● **Your goal**
Show all lines from the records below in which the string "output" is present.

● **Collected data entries**
----------------------------------------

### src/rtl/mem_pkg.sv
// Shared types for the byte-enable memory with clear engine.
package mem_pkg;
  typedef enum logic {ST_CLEAR, ST_IDLE} mem_state_t;
  localparam int BYTE_W = 8;
endpackage

### src/rtl/mem_rd_pipe.sv
// Read-return delay line: LAT cycles from in_vld to out_vld, no backpressure.
// Every data stage holds its last value, so out_dat is stable between reads.
module mem_rd_pipe #(
  parameter int WIDTH = 32,
  parameter int LAT   = 1
) (
  input  logic             clk,
  input  logic             rst,
  input  logic             in_vld,
  input  logic [WIDTH-1:0] in_dat,
  output logic             out_vld,
  output logic [WIDTH-1:0] out_dat
);
  logic [LAT-1:0]   vld;
  logic [WIDTH-1:0] dat [LAT];

  always_ff @(posedge clk) begin
    if (!rst) begin
      vld <= '0;
      for (int i = 0; i < LAT; i++) dat[i] <= '0;
    end else begin
      vld[0] <= in_vld;
      if (in_vld) dat[0] <= in_dat;
      for (int i = 1; i < LAT; i++) begin
        vld[i] <= vld[i-1];
        if (vld[i-1]) dat[i] <= dat[i-1];
      end
    end
  end

  assign out_vld = vld[LAT-1];
  assign out_dat = dat[LAT-1];
endmodule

----------------------------------------

● **Solution to the exercise**
  output logic             out_vld,
  output logic [WIDTH-1:0] out_dat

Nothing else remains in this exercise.